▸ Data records
_ _ _
## src/rtl/mem_arb_pkg.sv

```systemverilog
// Shared types and widths for the unified instruction/data memory arbiter.
package mem_arb_pkg;

  localparam int ADDR_W = 32;
  localparam int DATA_W = 32;
  localparam int BE_W   = 4;

  typedef enum logic [1:0] {IDLE, ISSUE, WAIT, RESP} arb_state_e;
  typedef enum logic {OWN_IF, OWN_DM} owner_e;

  // Memory is word-addressed; the byte offset is dropped, never flagged.
  function automatic logic [ADDR_W-1:0] word_align(input logic [ADDR_W-1:0] a);
    return a & ~ADDR_W'(3);
  endfunction

endpackage

```

## src/rtl/mem_arb_priority.sv

```systemverilog
// Winner select between fetch and data port, with a DM streak limiter
// that hands the slot to fetch after MAX_STREAK consecutive DM wins.
module mem_arb_priority #(
  parameter int MAX_STREAK = 4
) (
  input  logic clk,
  input  logic reset,
  input  logic if_valid,
  input  logic dm_valid,
  input  logic accept,
  output logic grant_if,
  output logic grant_dm
);

  localparam int CNT_W = 4;

  logic [CNT_W-1:0] streak;
  logic             starve_if;

  function automatic logic [CNT_W-1:0] sat_inc(input logic [CNT_W-1:0] v);
    if (v >= CNT_W'(MAX_STREAK)) return CNT_W'(MAX_STREAK);
    return v + CNT_W'(1);
  endfunction

  assign starve_if = (streak == CNT_W'(MAX_STREAK));

  always_comb begin
    grant_dm = dm_valid & ~(if_valid & starve_if);
    grant_if = if_valid & ~grant_dm;
  end

  // Streak only moves on an actual handshake.
  always_ff @(posedge clk) begin
    if (!reset) begin
      streak <= '0;
    end else if (accept) begin
      if (grant_dm)      streak <= if_valid ? sat_inc(streak) : '0;
      else if (grant_if) streak <= '0;
    end
  end

endmodule

```

## src/rtl/unified_mem_arbiter.sv

```systemverilog
// Single-port memory shared by instruction fetch and the MEM-stage data port;
// one access in flight, DM priority with fetch anti-starvation.
module unified_mem_arbiter
  import mem_arb_pkg::*;
#(
  parameter int MEM_LAT    = 1,
  parameter int MAX_STREAK = 4
) (
  input  logic              clk,
  input  logic              reset,
  input  logic              if_req_valid,
  input  logic [ADDR_W-1:0] if_req_addr,
  output logic              if_req_ready,
  output logic              if_rsp_valid,
  output logic [DATA_W-1:0] if_rsp_data,
  input  logic              dm_req_valid,
  input  logic              dm_req_we,
  input  logic [ADDR_W-1:0] dm_req_addr,
  input  logic [DATA_W-1:0] dm_req_wdata,
  input  logic [BE_W-1:0]   dm_req_be,
  output logic              dm_req_ready,
  output logic              dm_rsp_valid,
  output logic [DATA_W-1:0] dm_rsp_data,
  output logic              mem_en,
  output logic              mem_we,
  output logic [ADDR_W-1:0] mem_addr,
  output logic [DATA_W-1:0] mem_wdata,
  output logic [BE_W-1:0]   mem_be,
  input  logic [DATA_W-1:0] mem_rdata,
  output logic              stall_fetch,
  output logic              stall_mem
);

  localparam int LAT_W = 4;

  arb_state_e       state, state_nxt;
  owner_e           owner_p0;
  logic             store_p0;
  logic [LAT_W-1:0] lat_cnt;
  logic             can_accept;
  logic             grant_if, grant_dm;
  logic             handshake;
  logic             rsp_fire;

  mem_arb_priority #(.MAX_STREAK(MAX_STREAK)) u_priority (
    .clk      (clk),
    .reset    (reset),
    .if_valid (if_req_valid),
    .dm_valid (dm_req_valid),
    .accept   (can_accept),
    .grant_if (grant_if),
    .grant_dm (grant_dm)
  );

  assign can_accept   = (state == IDLE) || (state == RESP);
  assign if_req_ready = can_accept & grant_if;
  assign dm_req_ready = can_accept & grant_dm;
  assign handshake    = if_req_ready | dm_req_ready;
  assign stall_fetch  = if_req_valid & ~if_req_ready;
  assign stall_mem    = dm_req_valid & ~dm_req_ready;
  assign rsp_fire     = (state == WAIT) && (lat_cnt == '0);

  always_comb begin
    state_nxt = state;
    case (state)
      IDLE:    if (handshake) state_nxt = ISSUE;
      ISSUE:   state_nxt = WAIT;
      WAIT:    if (lat_cnt == '0) state_nxt = RESP;
      RESP:    state_nxt = handshake ? ISSUE : IDLE;
      default: state_nxt = IDLE;
    endcase
  end

  // Stage p0: handshake captures the request into control registers.
  always_ff @(posedge clk) begin
    if (!reset) begin
      state        <= IDLE;
      owner_p0     <= OWN_IF;
      store_p0     <= 1'b0;
      lat_cnt      <= '0;
      mem_en       <= 1'b0;
      mem_we       <= 1'b0;
      if_rsp_valid <= 1'b0;
      dm_rsp_valid <= 1'b0;
    end else begin
      state        <= state_nxt;
      mem_en       <= handshake;
      mem_we       <= dm_req_ready & dm_req_we;
      if_rsp_valid <= rsp_fire && (owner_p0 == OWN_IF);
      dm_rsp_valid <= rsp_fire && (owner_p0 == OWN_DM);
      if (handshake) begin
        owner_p0 <= dm_req_ready ? OWN_DM : OWN_IF;
        store_p0 <= dm_req_ready & dm_req_we;
      end
      if (state == ISSUE)                 lat_cnt <= LAT_W'(MEM_LAT - 1);
      else if (state == WAIT && !rsp_fire) lat_cnt <= lat_cnt - LAT_W'(1);
    end
  end

  // Stage p1: memory payload on handshake, response data at end of latency.
  always_ff @(posedge clk) begin
    if (!reset) begin
      mem_addr    <= '0;
      mem_wdata   <= '0;
      mem_be      <= '0;
      if_rsp_data <= '0;
      dm_rsp_data <= '0;
    end else begin
      if (handshake) begin
        mem_addr  <= word_align(dm_req_ready ? dm_req_addr : if_req_addr);
        mem_wdata <= dm_req_ready ? dm_req_wdata : '0;
        mem_be    <= (dm_req_ready & dm_req_we) ? dm_req_be : '1;
      end
      if (rsp_fire) begin
        if (owner_p0 == OWN_DM) dm_rsp_data <= store_p0 ? '0 : mem_rdata;
        else                    if_rsp_data <= mem_rdata;
      end
    end
  end

endmodule

```

## config.mk

```make
export PLATFORM = sky130hd
export DESIGN_NAME = unified_mem_arbiter
export DESIGN_NICKNAME = d
export VERILOG_FILES = /design/src/rtl/mem_arb_pkg.sv /design/src/rtl/mem_arb_priority.sv /design/src/rtl/unified_mem_arbiter.sv
export SDC_FILE = /design/constraint.sdc
export NUM_CORES = 1
export LEC_CHECK = 0
export CORE_ASPECT_RATIO = 0.9
export CORE_MARGIN = 5
export CORE_UTILIZATION = 45
export CTS_CLUSTER_SIZE = 20
export DETAILED_ROUTE_END_ITERATION = 10
export MAX_ROUTING_LAYER = met4
export PLACE_DENSITY_LB_ADDON = 0.12
export SYNTH_ARGS = -nofsm -noshare
export SYNTH_HDL_FRONTEND = slang
export SYNTH_SLANG_ARGS = --single-unit
```

## constraint.sdc

```tcl
create_clock -name clk -period 5.52 [get_ports clk]
set_clock_uncertainty 0.05 [all_clocks]
set_input_delay 1.104 -clock clk [delete_from_list [all_inputs] [get_ports clk]]
set_output_delay 1.104 -clock clk [all_outputs]
set_load 0.01 [all_outputs]
```

### Yosys cells after proc, flatten, opt, wreduce, memory -nomap -nowiden

Cells that the tools add are included.

* flip-flop bits (word level): 146
* latch bits: 0
* memory bits (writable): 0
* bits in read-only memories: 0
* bits of input ports: 137
* output and inout bits: 140
* logic and storage cells: 70
* memories kept: 0

* add/subtract/negate cells: 2
* multiply operators: 0
* divide/modulo/power cells: 0
* order comparisons: 1
* eq/ne operators: 6
* shifts and indexed selects: 0
* muxes and demuxes: 18
* bitwise operators: 15
* reduce and logical (&&, ||, !) cells: 14

Operators with widths (count)
* 32-bit 2-to-1 mux: 3
* 4-bit 2-to-1 mux: 6
* 1-bit AND: 8
* 2-bit one-hot mux with 4 select lines: 1
* 2-bit AND reduction: 4
* 1-bit 2-to-1 mux: 6
* 1-bit NOT: 6
* 4-bit by 1-bit adder with 4-bit output (second input constant): 1
* 2-bit == test (second input constant): 2
* 4-bit by 3-bit == test with 1-bit output (second input constant): 1
* 4-bit by 3-bit >= comparator with 1-bit output (second input constant): 1
* 1-bit logical AND: 4
* 4-bit zero test: 1
* 2-bit 2-to-1 mux: 2
* 4-bit by 1-bit subtractor with 4-bit output (second input constant): 1
* 2-bit by 1-bit == test with 1-bit output (second input constant): 1
* 2-bit zero test: 1
* 2-bit by 1-bit inequality test with 1-bit output (second input constant): 1
* 2-bit inequality test (second input constant): 1
* 2-bit nonzero test: 1
* 2-bit OR reduction: 1
* 1-bit zero test: 1
* 1-bit logical OR: 1
* 1-bit OR: 1

### Longest topological paths before layout

* word-level depth: 10
* mapped depth: 8
* depth with buffers taken out: 5

### Hierarchy

Synthesis repeated with hierarchy kept, for this count alone.

* cells, all modules: 646
* area, all modules: 5850.6 um2

Modules (own cells, without submodules)
* unified_mem_arbiter: instances 1, cells each 620, area an instance 5640.4 um2, seq. area each 2842.7 um2
* mem_arb_priority: instances 1, cells each 26, area an instance 210.2 um2, seq. area each 80.1 um2

### Worst setup path after synthesis

Ideal clock, no wire load.

* path kind: input to output
* start: input port dm_req_valid
* end: output port stall_mem
* arrival: 1998 ps
* required time: 4366 ps
* slack: 2368 ps
* stages: 5
* buffers on the path: 2
* path through: buf_2 -> inv_1 -> clkbuf_1 -> nor3_1 -> nor2_1

* longest elaborated chain between the ends: 4

RTL lines
* start, declared: RTL line unified_mem_arbiter.sv:16 `input logic dm_req_valid,`
* 1-bit AND: RTL line mem_arb_priority.sv:28 `grant_dm = dm_valid & ~(if_valid & starve_if);`
* 1-bit AND: RTL line unified_mem_arbiter.sv:57 `assign dm_req_ready = can_accept & grant_dm;`
* named net dm_req_ready: RTL line unified_mem_arbiter.sv:21 `output logic dm_req_ready,`
* 1-bit NOT: RTL line unified_mem_arbiter.sv:60 `assign stall_mem = dm_req_valid & ~dm_req_ready;`
* 1-bit AND: RTL line unified_mem_arbiter.sv:60
* end, declared: RTL line unified_mem_arbiter.sv:31 `output logic stall_mem`

The timed path passes the listed nets, and every way through them passes these cells.

### Worst setup path after layout

* start: input port dm_req_valid
* end: output port stall_mem

* longest elaborated chain between the ends: 4

RTL lines (RTL line)
* 1-bit AND: mem_arb_priority.sv:28
* 1-bit AND: unified_mem_arbiter.sv:57
* 1-bit NOT: unified_mem_arbiter.sv:60
* 1-bit AND *: unified_mem_arbiter.sv:60

Every way passes the cells marked *; elsewhere a longest branch is shown, timed or not.

==> impl.org <==
** Status
- The flow ran to the end, and the final reports show no timing, DRC or antenna violations.

** Global routing
- Antenna violations before repair :: 0
- The first global-routing pass estimated 32.3 mm of wire.
- Global routing used 25.6% of the available tracks across all layers.
- Overflow left after global routing :: 0
- Entering global routing, the biggest net connects 106 pins.
- Vias in the first global route :: 6239

** Power
- After layout, the design draws a total of 3.81 mW.
- VDD sags by at most 0.000262 V.
- In this run the static leakage power is 3.08 nW.
- For this design the ratio of total power to cell area is 416 mW/mm2.

** Synthesis
- Proportion of synthesized area in mux cells :: 0.168%
- After synthesis, the share of flip-flops with an asynchronous set or reset is 0%.
- Count of mapped cells out of synthesis :: 653
- After synthesis, the largest family of logic cells by area is compound AO/OA/AOI/OAI gates.
- Netlist area before placement :: 0.00597 mm2
- Synthesized-area fraction occupied by adder cells :: 1.47%
- After synthesis, the mean cell area works out to 9.15 um2.
- Fraction of synthesized cell area in xor and xnor cells :: 0.147%
- During synthesis, Yosys emitted a total of 0 warnings.
- Cell variety after synth :: 47
- Summing the areas of all and, or, nand and nor instances in the mapped netlist gives 12.7% of the synthesized area.
- For this run, the leading register cell type out of synthesis is sky130_fd_sc_hd__dfxtp_1.
- Area fraction in compound gates after synthesis :: 29.9%
- Sequential area share after synthesis :: 48.9%
- Counting flops with a built-in enable in the synthesized netlist gives 0.
- Flops & latches, synth :: 146

** Timing
- Headroom to the max-slew limit came out at 9.99%.
- Highest achievable clock rate :: 227 MHz
- In the post-route analysis, the smallest setup slack over all paths is 1.11 ns.
- Count of final setup violators :: 0
- The number of hold violations in the final report came to 0.
- Fin crit share :: 79.8%
- RSZ-0062 raised after global routing :: false
- The number of slew-limit violations in the final report came to 0.
- At the pin with the least slew margin, the transition time is 1.35 ns.
- Shortest clock period the worst path allows after layout :: 4.41 ns
- In the final timing run, aggregate negative setup slack is 0 ns.

** Detailed routing
- 1st-iter DRT viols :: 567
- Drt drc :: 0
- Mean number of vias per cell :: 5.91
- After detailed routing, the total wire length is 20.4 mm.
- Via Count :: 6200
- Dividing the detail-routed wire length by the instance count gives 19.4 um.
- In this run the remaining antenna-violating nets after routing total 0.
- Before antenna repair, the detailed router went through 6 iterations.

** Die
- The floorplan step set the die height to 119 um.
- Top-level port count :: 277
- The die covers 0.0157 mm2.
- Initial standard-cell utilization of the core :: 45.4%
- Core region area :: 0.0132 mm2
- Horiz. Die Dim :: 131 um
- The floorplan has 40 rows.

** Finish
- Antenna cell count :: 0
- Of the cells placed in the final design, the portion with a size suffix greater than 1 is 5.33%.
- Synth-to-Final Area Change :: 53.3%
- Once layout is complete, the cells apart from fillers number 1049.
- Layout net count :: 1015
- After filler insertion, the fill cell instance count of the layout stands at 1039.
- Measured on the finished design, the core utilization comes to 69.6%.

** Min path
- In this run the most critical hold path is launched from mem_addr[3]$_SDFFE_PN0P_.
- Hold Path End :: mem_addr[3]$_SDFFE_PN0P_
- The tightest min-delay check is of the register to register type.
- Hold path cells :: 1

** CTS
- Buffers from clock root to sink, at most :: 2
- TritonCTS built the clock tree.
- Clock tree synthesis selected as its root buffer the cell sky130_fd_sc_hd__clkbuf_16.
- H-tree Lvls :: 4
- In this run, post-CTS repair resized a total of 0 instances.
- Total setup buffers inserted after CTS :: 0
- Buffers inserted during clock tree synthesis total 17.
- The later pin in the worst-skew pair is clocked with a latency of 0.42 ns.
- Clock slew at the register clock pins of the worst setup and hold paths :: 0.05 ns
- The number of hold buffers added after CTS was 0.
- # clock sinks :: 146

** Critical path
- Crit path required time :: 4.37 ns
- Worst R2R Start :: state[0]$_SDFFE_PN0P_
- Register-to-Register Setup Slack :: 2.32 ns
- The worst setup path is launched from an input port.
- Crit Path Max Fanout :: 32
- STA classifies the critical path endpoint as an output pin.
- WS Path Type :: input port to output pin
- Depth of the worst register-to-register path :: 5
- Reg-to-reg critical path endpoint :: mem_addr[18]$_SDFFE_PN0P_
- Critical path data arrival time :: 3.25 ns

** Placement
- Inst Count DP :: 1020
- The count of buffers added on input and output ports is 270.
- Final Wtd Congestion :: 0.800
- Summed over all nets, the half-perimeter wirelength after detailed placement is 13.6 mm.
- Place WS :: 1.13 ns

** Flow run
- Max cap viols :: 0
==> metal layers <==
layer	vias to the layer above	part of all wire [%]	wire, um	global-route usage (%)
met2	282	49	10100	41.5
li1	2896	-	-	-
met1	2981	40	8110	29.1
met3	41	8.8	1800	10.1
met5	-	0	0	-
met4	0	2.0	405	8.74
==> placed cells by master (no fill, tap or decap), drive strengths merged, types with 2 or more instances in the layout <==
master	synthesis	routed
clkdlybuf4s50	0	270
dfxtp	146	146
a21oi	101	101
o21ai	64	64
nor2	40	40
nand3	34	34
nand4b	33	33
a32oi	32	32
o311ai	30	30
o2bb2ai	30	30
clkbuf	46	24
buf	36	10
inv	9	9
ha	7	7
nand2	6	6
nor3	4	4
o221a	4	4
clkinv	1	4
nand4	3	3
nor2b	3	3
nand2b	2	2
conb	1	2
a211oi	2	2
==> cells in the mapped netlist (2+ instances only) <==
| cell | count | area share [%] |
|---|---|---|
| sky130_fd_sc_hd__dfxtp_1 | 146 | 49 |
| sky130_fd_sc_hd__a21oi_1 | 101 | 8.5 |
| sky130_fd_sc_hd__o21ai_0 | 45 | 3.8 |
| sky130_fd_sc_hd__clkbuf_1 | 43 | 2.7 |
| sky130_fd_sc_hd__nor2_1 | 40 | 2.5 |
| sky130_fd_sc_hd__nand3_1 | 34 | 2.8 |
| sky130_fd_sc_hd__nand4b_1 | 33 | 4.8 |
| sky130_fd_sc_hd__a32oi_1 | 32 | 4.7 |
| sky130_fd_sc_hd__o2bb2ai_1 | 30 | 4.4 |
| sky130_fd_sc_hd__o311ai_0 | 30 | 4.4 |
| sky130_fd_sc_hd__buf_2 | 27 | 2.3 |
| sky130_fd_sc_hd__o21ai_1 | 19 | 1.6 |
| sky130_fd_sc_hd__inv_1 | 8 | 0.50 |
| sky130_fd_sc_hd__ha_1 | 7 | 1.5 |
| sky130_fd_sc_hd__buf_1 | 6 | 0.38 |
| sky130_fd_sc_hd__nand2_1 | 6 | 0.38 |
| sky130_fd_sc_hd__nor3_1 | 4 | 0.34 |
| sky130_fd_sc_hd__o221a_2 | 4 | 0.75 |
| sky130_fd_sc_hd__buf_4 | 3 | 0.38 |
| sky130_fd_sc_hd__clkbuf_2 | 3 | 0.25 |
| sky130_fd_sc_hd__nand4_1 | 3 | 0.31 |
| sky130_fd_sc_hd__nor2b_1 | 3 | 0.31 |
| sky130_fd_sc_hd__nand2b_1 | 2 | 0.21 |
==> critical path, stage by stage <==
cell	delay, ns
sky130_fd_sc_hd__clkdlybuf4s50_1	0.59
sky130_fd_sc_hd__inv_1	0.71
sky130_fd_sc_hd__nor3_1	0.15
sky130_fd_sc_hd__nor2_1	0.13
sky130_fd_sc_hd__clkdlybuf4s50_1	0.55
==> metrics by stage <==
stage / cell area (um2) / hold slack [ns]
floorplan: 5980 / 0.399
global placement: 8630 / 0.395
detailed placement: 8630 / 0.403
CTS: 9160 / 0.419
global route: 9160 / 0.429
finish: 9160 / 0.416
==> how the worst max path moves through the flow <==
stage | start | to | slack [ns] | cells past startpoint
floorplan | dm_req_valid | stall_mem | 2.37 | 5
global placement | dm_req_valid | stall_mem | 1.17 | 5
detailed placement | dm_req_valid | dm_req_ready | 1.13 | 4
CTS | dm_req_valid | stall_mem | 1.14 | 5
global route | dm_req_valid | stall_mem | 0.97 | 5
finish | dm_req_valid | stall_mem | 1.11 | 5
==> power breakdown <==
group          internal, mW  switching [mW]  total (mW)
Sequential             1.24           0.111        1.35
Clock                 0.634           0.419        1.05
Combinational         0.630           0.778        1.41
Total                  2.50            1.31        3.81
==> kinds of logic (layout without fill, tap and decap cells) <==
group / count (synthesis) / count (layout)
AOI/OAI and AO/OA: 274 / 274
xor gates and xnor gates: 1 / 1
adders and majority gates: 7 / 7
buffers and inverters: 92 / 319
DFF: 146 / 146
muxes: 1 / 1
other: 1 / 2
and+or+nand+nor: 131 / 131
==> flip-flops by register name (all words and copies together), names as in the netlist, 2 cells and up <==
register           count
mem_be                 4
lat_cnt                4
mem_wdata             32
u_priority.streak      4
if_rsp_data           32
dm_rsp_data           32
mem_addr              30
state                  2
==> final cells by class <==
cell class / instances / area (um2) / share of cell area [%]
flip-flops and latches: 146 / 2920 / 31.9
repair buffers: 280 / 2780 / 30.3
clock buffers: 24 / 472 / 5.15
clock inverters: 5 / 56.3 / 0.615
inverters: 10 / 38.8 / 0.424
multi-input cells: 416 / 2680 / 29.2
well taps: 168 / 210 / 2.30
Power figures use the tool's default switching activity.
_ _ _
▸ What is being asked
Scan the entries for the word "nets". Report each line that has it.

▸ The completed task
The timed path passes the listed nets, and every way through them passes these cells.
- In this run the remaining antenna-violating nets after routing total 0.
- Summed over all nets, the half-perimeter wirelength after detailed placement is 13.6 mm.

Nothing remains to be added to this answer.